Doctors treat patients for pain. Most of the complaints are certainly legitimate. People suffer maladies and injuries that only opiates can temper. The problem is most doctors are not savvy about addiction. How often we have heard stories from drug dependent patients who were advised by their primary physician that when they had finished running the course of Vicodin, Oxycontin or Percocet, the patient would be able to simply wean off these narcotics. But more often than not they cannot do this. Patients become dependent on these meds very quickly (often between three and four days) and stopping is simply not easy. In fact, it can be downright dangerous.
Many doctors, never having experienced withdrawal, are ill-informed. It is difficult to appreciate the agony of common opiate withdrawal symptoms like sleeplessness, vomiting, anxiety, diarrhea, night sweats, hyper-sensitivity to temperature and depression.
Patients are treated without an “exit strategy.” It’s a bit like our troops in Iraq. Once in – how do we get them out? Once in the patient’s system, once the brain’s chemistry has been changed, how do we get them out? How do we deal with the cravings for these drugs once addicted? Patients will commonly experience profound urges to take these medications for weeks or months after they have stopped taking them. The drugs will call to them, consume their thoughts. The urge becomes obsessive.
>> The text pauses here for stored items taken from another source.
File: src/rtl/shift_pkg.sv
// Purpose: shared op/state encodings and bit-reversal helper for the shift arbiter slice.
// Latency: n/a (types, constants and a pure function only).
// Backpressure: n/a.
package shift_pkg;

  localparam int WIDTH = 32;
  localparam int AMT_W = 5;

  typedef enum logic [1:0] {
    OP_SLL = 2'b00,
    OP_SRL = 2'b01,
    OP_SRA = 2'b10,
    OP_ROL = 2'b11
  } op_e;

  typedef enum logic {
    ST_IDLE = 1'b0,
    ST_FULL = 1'b1
  } state_e;

  // Mirror a word end-for-end so a left shifter can perform right shifts.
  function automatic logic [WIDTH-1:0] bit_rev(input logic [WIDTH-1:0] d);
    logic [WIDTH-1:0] r;
    for (int i = 0; i < WIDTH; i++) begin
      r[i] = d[WIDTH-1-i];
    end
    return r;
  endfunction

endpackage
Common, too, is the prescription drug abuse from the patient abusing the quantities of the medication. They start at a given dosage level, but soon become dependent on the euphoric sensation. They take at first one pill more than ordered. Then two, three, four at a time. The continued ability to reach the same euphoric levels become more difficult and it becomes necessary to take more and more. Often the doctor is forced to stop prescribing these medications. Then, typically, the patient goes doctor shopping until he finds another physician, unfamiliar with the patient’s treatment history, who will provide them with another prescription. The new doctor has no way of determining a patient’s real pain level. They can look at an MRI or X-ray, see the damage, but it gives the doctor no indication of how much it hurts. Some patients are treatment savvy and build medical histories, knowing full well that their charts will enable doctors to readily supply them with the drugs they need to get high.
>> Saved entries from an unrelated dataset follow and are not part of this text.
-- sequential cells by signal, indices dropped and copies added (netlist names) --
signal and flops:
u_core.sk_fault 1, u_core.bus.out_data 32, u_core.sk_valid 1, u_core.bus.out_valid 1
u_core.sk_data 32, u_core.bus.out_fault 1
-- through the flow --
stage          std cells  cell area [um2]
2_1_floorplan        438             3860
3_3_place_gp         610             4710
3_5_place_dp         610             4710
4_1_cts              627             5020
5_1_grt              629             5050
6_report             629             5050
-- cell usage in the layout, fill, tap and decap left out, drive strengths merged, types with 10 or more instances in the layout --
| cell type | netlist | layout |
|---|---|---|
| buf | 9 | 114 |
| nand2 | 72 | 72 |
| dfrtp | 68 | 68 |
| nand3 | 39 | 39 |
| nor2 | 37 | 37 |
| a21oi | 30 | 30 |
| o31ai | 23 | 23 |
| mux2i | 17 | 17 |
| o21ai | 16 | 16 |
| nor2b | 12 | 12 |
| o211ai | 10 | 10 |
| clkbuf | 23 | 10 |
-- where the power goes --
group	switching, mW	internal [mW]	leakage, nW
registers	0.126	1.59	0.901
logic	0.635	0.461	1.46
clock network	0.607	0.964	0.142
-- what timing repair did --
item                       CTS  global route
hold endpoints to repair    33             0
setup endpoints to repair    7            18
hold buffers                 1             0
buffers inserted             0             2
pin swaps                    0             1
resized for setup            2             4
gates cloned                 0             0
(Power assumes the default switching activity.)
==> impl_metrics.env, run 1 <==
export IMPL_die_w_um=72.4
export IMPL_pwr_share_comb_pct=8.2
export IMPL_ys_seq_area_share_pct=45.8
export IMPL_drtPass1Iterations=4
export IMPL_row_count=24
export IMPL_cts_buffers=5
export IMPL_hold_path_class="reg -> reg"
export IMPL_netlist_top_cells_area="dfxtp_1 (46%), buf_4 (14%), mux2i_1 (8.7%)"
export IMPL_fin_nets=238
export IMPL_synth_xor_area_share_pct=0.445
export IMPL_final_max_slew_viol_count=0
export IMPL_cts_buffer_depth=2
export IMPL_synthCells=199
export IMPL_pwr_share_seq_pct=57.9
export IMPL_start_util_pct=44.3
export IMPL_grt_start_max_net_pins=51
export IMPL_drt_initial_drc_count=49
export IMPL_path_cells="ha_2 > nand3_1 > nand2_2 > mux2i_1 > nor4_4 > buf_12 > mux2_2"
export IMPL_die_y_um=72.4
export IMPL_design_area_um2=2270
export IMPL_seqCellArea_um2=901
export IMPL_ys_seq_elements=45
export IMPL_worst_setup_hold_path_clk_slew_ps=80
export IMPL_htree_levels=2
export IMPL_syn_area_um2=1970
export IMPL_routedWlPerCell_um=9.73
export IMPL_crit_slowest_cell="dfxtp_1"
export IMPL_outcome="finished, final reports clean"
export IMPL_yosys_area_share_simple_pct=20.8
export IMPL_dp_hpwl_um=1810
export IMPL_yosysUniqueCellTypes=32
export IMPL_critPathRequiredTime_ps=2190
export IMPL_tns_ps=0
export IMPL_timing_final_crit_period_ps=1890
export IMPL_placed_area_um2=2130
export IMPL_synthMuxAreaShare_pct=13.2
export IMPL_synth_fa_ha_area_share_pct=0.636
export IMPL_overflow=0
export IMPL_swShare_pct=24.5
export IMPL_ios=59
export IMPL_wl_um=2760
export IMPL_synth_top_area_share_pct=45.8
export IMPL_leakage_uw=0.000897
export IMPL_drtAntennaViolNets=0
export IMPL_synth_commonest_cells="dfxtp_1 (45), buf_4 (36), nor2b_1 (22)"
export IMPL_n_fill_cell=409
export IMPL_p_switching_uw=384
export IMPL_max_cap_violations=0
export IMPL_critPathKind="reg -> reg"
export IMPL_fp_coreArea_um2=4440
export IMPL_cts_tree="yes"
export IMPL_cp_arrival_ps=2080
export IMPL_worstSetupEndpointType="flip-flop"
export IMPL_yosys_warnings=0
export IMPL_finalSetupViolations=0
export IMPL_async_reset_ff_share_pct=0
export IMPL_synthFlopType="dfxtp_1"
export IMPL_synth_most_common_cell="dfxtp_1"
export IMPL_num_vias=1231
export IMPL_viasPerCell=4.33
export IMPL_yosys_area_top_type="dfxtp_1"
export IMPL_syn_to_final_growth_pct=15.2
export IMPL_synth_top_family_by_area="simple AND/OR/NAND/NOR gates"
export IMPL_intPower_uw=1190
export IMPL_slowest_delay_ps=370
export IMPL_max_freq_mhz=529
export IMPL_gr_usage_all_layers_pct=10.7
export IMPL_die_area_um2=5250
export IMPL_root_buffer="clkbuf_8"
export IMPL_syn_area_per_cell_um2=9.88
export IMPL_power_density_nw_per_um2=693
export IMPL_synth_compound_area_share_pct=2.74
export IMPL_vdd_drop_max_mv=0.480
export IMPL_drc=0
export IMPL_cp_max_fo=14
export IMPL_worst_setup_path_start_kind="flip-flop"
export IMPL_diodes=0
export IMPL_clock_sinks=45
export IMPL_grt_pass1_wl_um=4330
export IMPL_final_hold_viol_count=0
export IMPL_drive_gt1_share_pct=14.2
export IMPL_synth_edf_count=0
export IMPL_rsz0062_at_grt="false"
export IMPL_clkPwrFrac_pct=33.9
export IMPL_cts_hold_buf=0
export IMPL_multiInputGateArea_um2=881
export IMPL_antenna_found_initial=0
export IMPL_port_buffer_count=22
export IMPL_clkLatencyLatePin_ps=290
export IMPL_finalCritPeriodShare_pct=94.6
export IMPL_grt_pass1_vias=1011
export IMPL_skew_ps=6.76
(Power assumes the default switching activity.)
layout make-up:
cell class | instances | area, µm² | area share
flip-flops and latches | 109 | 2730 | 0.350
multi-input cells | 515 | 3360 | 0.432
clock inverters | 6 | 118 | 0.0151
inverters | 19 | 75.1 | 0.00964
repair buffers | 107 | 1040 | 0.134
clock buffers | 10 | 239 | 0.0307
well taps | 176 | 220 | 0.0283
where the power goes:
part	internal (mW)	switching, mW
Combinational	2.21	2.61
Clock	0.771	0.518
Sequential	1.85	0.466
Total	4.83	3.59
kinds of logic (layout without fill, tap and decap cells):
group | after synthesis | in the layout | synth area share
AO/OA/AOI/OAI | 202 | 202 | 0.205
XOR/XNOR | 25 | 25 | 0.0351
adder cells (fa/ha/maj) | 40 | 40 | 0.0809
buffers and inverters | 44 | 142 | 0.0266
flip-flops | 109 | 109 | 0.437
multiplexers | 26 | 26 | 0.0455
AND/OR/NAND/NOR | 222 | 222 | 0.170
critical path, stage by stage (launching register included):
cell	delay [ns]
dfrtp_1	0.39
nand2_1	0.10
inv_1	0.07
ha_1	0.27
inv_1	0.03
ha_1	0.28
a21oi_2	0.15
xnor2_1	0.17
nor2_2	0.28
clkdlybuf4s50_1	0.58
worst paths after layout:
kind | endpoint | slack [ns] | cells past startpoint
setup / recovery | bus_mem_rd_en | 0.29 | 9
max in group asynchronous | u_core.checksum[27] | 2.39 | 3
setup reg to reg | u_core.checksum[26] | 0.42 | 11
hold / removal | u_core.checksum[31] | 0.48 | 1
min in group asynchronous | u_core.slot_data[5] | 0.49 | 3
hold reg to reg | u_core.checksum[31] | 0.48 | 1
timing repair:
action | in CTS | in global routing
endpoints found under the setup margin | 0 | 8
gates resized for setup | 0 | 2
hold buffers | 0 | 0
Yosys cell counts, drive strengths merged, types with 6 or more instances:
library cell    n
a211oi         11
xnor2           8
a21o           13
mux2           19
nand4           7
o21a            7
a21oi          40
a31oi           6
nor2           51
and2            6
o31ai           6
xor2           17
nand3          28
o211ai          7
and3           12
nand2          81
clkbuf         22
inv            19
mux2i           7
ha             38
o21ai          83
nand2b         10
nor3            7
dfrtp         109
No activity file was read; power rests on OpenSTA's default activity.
===== src/rtl/hd_pkg.sv =====
// Shared constants and types for the Hamming-decoder request scheduler.
package hd_pkg;

    localparam int CW_W  = 7;
    localparam int OUT_W = 6;

    typedef enum logic [1:0] {
        ST_IDLE  = 2'd0,
        ST_DRIVE = 2'd1,
        ST_HOLD  = 2'd2
    } state_e;

    typedef logic req_id_t;

endpackage


===== src/rtl/hd_rr_arbiter.sv =====
// Two-way round-robin arbiter: a lone request always wins; a contended
// request goes to the requester that was not granted last.
module hd_rr_arbiter
    import hd_pkg::*;
(
    input  logic [1:0] valid,
    input  req_id_t    last_grant,
    input  logic       enable,
    output logic [1:0] grant
);

    always_comb begin
        grant = '0;
        if (enable) begin
            if (valid == 2'b11) begin
                grant = last_grant ? 2'b01 : 2'b10;
            end else begin
                grant = valid;
            end
        end
    end

endmodule


===== src/rtl/hd_req_scheduler.sv =====
// Shares one combinational Hamming decoder between two requesters:
// accept a pair (round-robin), drive it to the decoder, capture and offer the result.
module hd_req_scheduler #(
    parameter int CW_W  = hd_pkg::CW_W,
    parameter int OUT_W = hd_pkg::OUT_W
) (
    input  logic             clk,
    input  logic             rst,
    input  logic             req0_valid,
    output logic             req0_ready,
    input  logic [CW_W-1:0]  req0_cw1,
    input  logic [CW_W-1:0]  req0_cw2,
    input  logic             req1_valid,
    output logic             req1_ready,
    input  logic [CW_W-1:0]  req1_cw1,
    input  logic [CW_W-1:0]  req1_cw2,
    output logic [CW_W-1:0]  dec_cw1,
    output logic [CW_W-1:0]  dec_cw2,
    input  logic [OUT_W-1:0] dec_out_n,
    output logic             out_valid,
    input  logic             out_ready,
    output logic [OUT_W-1:0] out_data,
    output logic             out_id,
    output logic             busy,
    output logic [7:0]       done_cnt
);

    import hd_pkg::*;

    state_e           state_q, state_d;
    req_id_t          last_grant_q, last_grant_d;
    logic [CW_W-1:0]  dec_cw1_q, dec_cw1_d;
    logic [CW_W-1:0]  dec_cw2_q, dec_cw2_d;
    logic             out_valid_q, out_valid_d;
    logic [OUT_W-1:0] out_data_q, out_data_d;
    req_id_t          out_id_q, out_id_d;
    logic [7:0]       done_cnt_q, done_cnt_d;

    logic [1:0] grant;
    logic       arb_en;

    // Readies are held low while reset is asserted, even if a requester is valid.
    assign arb_en = (state_q == ST_IDLE) && !rst;

    hd_rr_arbiter u_arb (
        .valid      ({req1_valid, req0_valid}),
        .last_grant (last_grant_q),
        .enable     (arb_en),
        .grant      (grant)
    );

    assign req0_ready = grant[0];
    assign req1_ready = grant[1];

    always_comb begin
        state_d      = state_q;
        last_grant_d = last_grant_q;
        dec_cw1_d    = dec_cw1_q;
        dec_cw2_d    = dec_cw2_q;
        out_valid_d  = out_valid_q;
        out_data_d   = out_data_q;
        out_id_d     = out_id_q;
        done_cnt_d   = done_cnt_q;

        unique case (state_q)
            ST_IDLE: begin
                if (grant != 2'b00) begin
                    last_grant_d = grant[1];
                    dec_cw1_d    = grant[1] ? req1_cw1 : req0_cw1;
                    dec_cw2_d    = grant[1] ? req1_cw2 : req0_cw2;
                    state_d      = ST_DRIVE;
                end
            end
            ST_DRIVE: begin
                // last_grant_q doubles as the owner id of the in-flight pair.
                out_data_d  = dec_out_n;
                out_id_d    = last_grant_q;
                out_valid_d = 1'b1;
                state_d     = ST_HOLD;
            end
            ST_HOLD: begin
                if (out_ready) begin
                    out_valid_d = 1'b0;
                    done_cnt_d  = done_cnt_q + 8'd1;
                    state_d     = ST_IDLE;
                end
            end
            default: state_d = ST_IDLE;
        endcase
    end

    always_ff @(posedge clk or posedge rst) begin
        if (rst) begin
            state_q      <= ST_IDLE;
            last_grant_q <= 1'b1;
            dec_cw1_q    <= '0;
            dec_cw2_q    <= '0;
            out_valid_q  <= 1'b0;
            out_data_q   <= '0;
            out_id_q     <= 1'b0;
            done_cnt_q   <= '0;
        end else begin
            state_q      <= state_d;
            last_grant_q <= last_grant_d;
            dec_cw1_q    <= dec_cw1_d;
            dec_cw2_q    <= dec_cw2_d;
            out_valid_q  <= out_valid_d;
            out_data_q   <= out_data_d;
            out_id_q     <= out_id_d;
            done_cnt_q   <= done_cnt_d;
        end
    end

    assign dec_cw1   = dec_cw1_q;
    assign dec_cw2   = dec_cw2_q;
    assign out_valid = out_valid_q;
    assign out_data  = out_data_q;
    assign out_id    = out_id_q;
    assign done_cnt  = done_cnt_q;
    assign busy      = (state_q != ST_IDLE);

endmodule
And the pharmacies have no tracking system. The will respect a script from any and all doctors who can legitimately write them. Once again – this is big business and there are billions of dollars to be made. So the pharmacies, also lubricated by the drug companies, are willing or tacit participants in this New Age Drug Culture. Meanwhile, more and more people fall victim to the consequences of their newfound prescription drug addiction.
Should there be requirements for addiction education for doctors? Absolutely. Doctors must be educated about the addictive effects of painkillers and opiates in order to safely prescribe these medications and also properly monitor the progress of patients.
What do you think about education requirements for physicians? Is this so unreasonable??